— ACTION ITEM —
In the entries below, find the line with "met3: 322 / 0.0477 / 17 / 0.040" and the line with "export DETAILED_ROUTE_END_ITERATION = 8". Return those two lines and all lines between them, exactly.

— SOURCE MATERIAL —

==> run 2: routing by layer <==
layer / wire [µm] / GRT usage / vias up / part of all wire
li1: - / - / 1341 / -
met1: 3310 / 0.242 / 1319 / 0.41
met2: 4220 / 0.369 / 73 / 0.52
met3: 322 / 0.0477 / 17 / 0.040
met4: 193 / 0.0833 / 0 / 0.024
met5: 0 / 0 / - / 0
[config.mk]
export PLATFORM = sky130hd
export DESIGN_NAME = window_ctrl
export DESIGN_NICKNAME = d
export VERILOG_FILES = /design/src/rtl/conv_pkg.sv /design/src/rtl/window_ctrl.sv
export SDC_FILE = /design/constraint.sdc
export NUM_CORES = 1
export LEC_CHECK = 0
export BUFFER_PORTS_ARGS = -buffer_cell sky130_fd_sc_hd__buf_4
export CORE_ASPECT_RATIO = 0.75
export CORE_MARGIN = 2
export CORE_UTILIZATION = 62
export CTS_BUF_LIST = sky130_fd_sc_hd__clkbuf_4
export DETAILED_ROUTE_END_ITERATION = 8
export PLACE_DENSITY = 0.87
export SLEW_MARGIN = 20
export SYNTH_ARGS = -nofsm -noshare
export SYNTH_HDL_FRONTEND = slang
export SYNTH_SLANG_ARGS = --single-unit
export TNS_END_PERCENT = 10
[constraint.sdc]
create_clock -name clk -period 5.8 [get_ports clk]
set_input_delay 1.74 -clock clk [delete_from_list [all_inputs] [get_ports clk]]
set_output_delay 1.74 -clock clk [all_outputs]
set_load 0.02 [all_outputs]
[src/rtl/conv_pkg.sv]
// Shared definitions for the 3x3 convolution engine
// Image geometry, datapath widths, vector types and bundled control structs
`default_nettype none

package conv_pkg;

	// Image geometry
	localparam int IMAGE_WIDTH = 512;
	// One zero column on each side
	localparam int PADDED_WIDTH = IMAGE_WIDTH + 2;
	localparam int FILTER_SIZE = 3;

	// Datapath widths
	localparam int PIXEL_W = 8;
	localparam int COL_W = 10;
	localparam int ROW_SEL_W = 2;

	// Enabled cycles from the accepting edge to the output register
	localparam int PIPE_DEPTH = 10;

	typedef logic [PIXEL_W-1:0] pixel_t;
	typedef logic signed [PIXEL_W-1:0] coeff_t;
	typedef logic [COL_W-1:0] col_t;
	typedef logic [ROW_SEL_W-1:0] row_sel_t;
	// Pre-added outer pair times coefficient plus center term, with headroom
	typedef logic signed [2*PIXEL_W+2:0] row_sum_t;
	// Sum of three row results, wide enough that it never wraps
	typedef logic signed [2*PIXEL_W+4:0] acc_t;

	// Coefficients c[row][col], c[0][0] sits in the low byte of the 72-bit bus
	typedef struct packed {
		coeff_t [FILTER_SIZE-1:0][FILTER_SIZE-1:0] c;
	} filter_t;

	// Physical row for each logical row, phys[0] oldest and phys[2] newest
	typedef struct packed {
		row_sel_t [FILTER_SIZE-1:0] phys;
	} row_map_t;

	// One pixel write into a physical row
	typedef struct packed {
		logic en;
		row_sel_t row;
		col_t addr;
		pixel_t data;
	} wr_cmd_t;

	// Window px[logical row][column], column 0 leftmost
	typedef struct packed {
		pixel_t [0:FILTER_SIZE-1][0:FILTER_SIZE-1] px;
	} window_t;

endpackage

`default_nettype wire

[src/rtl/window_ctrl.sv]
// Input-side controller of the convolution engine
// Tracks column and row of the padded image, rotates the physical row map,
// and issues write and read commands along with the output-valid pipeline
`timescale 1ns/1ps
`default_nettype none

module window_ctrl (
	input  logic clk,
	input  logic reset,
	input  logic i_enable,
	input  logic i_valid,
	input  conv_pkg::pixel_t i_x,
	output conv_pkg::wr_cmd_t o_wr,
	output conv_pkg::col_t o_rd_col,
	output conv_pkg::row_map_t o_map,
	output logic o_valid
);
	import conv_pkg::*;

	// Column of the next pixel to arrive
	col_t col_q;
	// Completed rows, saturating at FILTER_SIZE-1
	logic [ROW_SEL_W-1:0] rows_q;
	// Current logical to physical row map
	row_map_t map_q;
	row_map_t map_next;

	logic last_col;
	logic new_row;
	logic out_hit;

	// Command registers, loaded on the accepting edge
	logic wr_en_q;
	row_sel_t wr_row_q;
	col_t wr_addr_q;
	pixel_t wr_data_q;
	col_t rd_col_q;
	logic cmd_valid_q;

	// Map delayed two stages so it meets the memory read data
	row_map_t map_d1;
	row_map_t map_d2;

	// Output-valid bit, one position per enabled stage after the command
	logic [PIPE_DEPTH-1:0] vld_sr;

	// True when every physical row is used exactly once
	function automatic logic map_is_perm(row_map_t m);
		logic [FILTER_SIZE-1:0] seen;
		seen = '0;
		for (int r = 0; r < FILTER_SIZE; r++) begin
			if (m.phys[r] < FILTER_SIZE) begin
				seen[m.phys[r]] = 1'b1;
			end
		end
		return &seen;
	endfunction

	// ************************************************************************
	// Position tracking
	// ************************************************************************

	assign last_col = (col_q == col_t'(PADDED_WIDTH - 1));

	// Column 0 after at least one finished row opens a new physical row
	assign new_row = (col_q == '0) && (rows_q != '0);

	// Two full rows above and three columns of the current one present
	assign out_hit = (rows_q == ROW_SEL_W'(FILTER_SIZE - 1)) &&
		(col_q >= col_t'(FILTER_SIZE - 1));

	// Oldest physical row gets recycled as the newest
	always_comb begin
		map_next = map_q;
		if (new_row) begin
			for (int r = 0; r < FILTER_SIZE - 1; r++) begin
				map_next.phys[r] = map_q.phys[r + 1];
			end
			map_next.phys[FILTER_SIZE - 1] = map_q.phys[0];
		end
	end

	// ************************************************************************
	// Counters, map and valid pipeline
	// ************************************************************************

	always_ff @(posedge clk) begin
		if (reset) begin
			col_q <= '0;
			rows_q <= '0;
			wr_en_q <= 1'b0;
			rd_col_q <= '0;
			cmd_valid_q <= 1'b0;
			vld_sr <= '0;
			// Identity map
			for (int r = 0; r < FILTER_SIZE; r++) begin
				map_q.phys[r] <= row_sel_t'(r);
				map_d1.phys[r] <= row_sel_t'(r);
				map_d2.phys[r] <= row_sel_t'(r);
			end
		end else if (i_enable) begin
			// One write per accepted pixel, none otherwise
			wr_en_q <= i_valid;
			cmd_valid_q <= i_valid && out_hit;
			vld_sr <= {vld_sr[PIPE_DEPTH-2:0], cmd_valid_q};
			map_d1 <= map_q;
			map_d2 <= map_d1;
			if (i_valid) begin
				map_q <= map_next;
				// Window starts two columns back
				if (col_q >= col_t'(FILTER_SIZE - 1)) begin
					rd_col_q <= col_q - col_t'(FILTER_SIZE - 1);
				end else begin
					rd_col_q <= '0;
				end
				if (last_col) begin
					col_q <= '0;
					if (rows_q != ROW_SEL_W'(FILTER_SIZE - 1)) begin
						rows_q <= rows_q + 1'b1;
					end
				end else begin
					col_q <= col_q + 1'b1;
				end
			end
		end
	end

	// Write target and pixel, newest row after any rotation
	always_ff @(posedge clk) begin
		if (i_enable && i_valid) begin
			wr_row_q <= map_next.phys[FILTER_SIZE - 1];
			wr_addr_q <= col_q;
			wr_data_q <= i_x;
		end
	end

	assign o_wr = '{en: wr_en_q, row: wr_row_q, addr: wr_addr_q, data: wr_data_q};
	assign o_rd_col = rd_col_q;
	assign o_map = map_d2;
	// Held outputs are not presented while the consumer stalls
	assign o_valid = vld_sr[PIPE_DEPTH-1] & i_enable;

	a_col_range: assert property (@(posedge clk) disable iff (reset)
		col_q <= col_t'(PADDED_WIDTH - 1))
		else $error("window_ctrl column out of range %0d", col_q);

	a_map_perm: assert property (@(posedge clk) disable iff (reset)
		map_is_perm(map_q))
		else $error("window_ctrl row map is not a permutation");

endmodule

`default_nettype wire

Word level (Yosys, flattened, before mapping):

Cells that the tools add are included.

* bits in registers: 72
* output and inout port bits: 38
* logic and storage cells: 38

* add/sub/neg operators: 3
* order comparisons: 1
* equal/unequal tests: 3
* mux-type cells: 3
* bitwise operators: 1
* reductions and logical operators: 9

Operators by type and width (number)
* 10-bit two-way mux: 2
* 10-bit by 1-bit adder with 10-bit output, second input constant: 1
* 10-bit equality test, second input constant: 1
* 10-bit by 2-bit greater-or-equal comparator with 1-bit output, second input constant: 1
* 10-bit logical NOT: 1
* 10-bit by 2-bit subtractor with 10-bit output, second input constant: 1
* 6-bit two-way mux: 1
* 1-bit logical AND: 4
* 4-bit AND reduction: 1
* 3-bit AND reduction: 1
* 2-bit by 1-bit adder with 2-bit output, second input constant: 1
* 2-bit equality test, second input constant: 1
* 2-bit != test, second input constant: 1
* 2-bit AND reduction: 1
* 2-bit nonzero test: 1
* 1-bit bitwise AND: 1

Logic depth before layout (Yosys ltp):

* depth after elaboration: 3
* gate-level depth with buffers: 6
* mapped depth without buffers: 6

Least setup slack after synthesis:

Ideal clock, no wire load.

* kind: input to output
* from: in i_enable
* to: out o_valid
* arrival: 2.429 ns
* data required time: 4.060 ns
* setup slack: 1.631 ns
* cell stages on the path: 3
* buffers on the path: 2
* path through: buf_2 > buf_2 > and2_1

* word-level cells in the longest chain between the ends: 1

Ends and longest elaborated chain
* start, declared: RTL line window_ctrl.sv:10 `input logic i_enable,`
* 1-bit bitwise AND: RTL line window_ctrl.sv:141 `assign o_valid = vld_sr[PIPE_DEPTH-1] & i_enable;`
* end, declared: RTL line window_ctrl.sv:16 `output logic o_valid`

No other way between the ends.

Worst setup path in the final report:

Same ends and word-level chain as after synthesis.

— EXERCISE SOLUTION —
met3: 322 / 0.0477 / 17 / 0.040
met4: 193 / 0.0833 / 0 / 0.024
met5: 0 / 0 / - / 0
[config.mk]
export PLATFORM = sky130hd
export DESIGN_NAME = window_ctrl
export DESIGN_NICKNAME = d
export VERILOG_FILES = /design/src/rtl/conv_pkg.sv /design/src/rtl/window_ctrl.sv
export SDC_FILE = /design/constraint.sdc
export NUM_CORES = 1
export LEC_CHECK = 0
export BUFFER_PORTS_ARGS = -buffer_cell sky130_fd_sc_hd__buf_4
export CORE_ASPECT_RATIO = 0.75
export CORE_MARGIN = 2
export CORE_UTILIZATION = 62
export CTS_BUF_LIST = sky130_fd_sc_hd__clkbuf_4
export DETAILED_ROUTE_END_ITERATION = 8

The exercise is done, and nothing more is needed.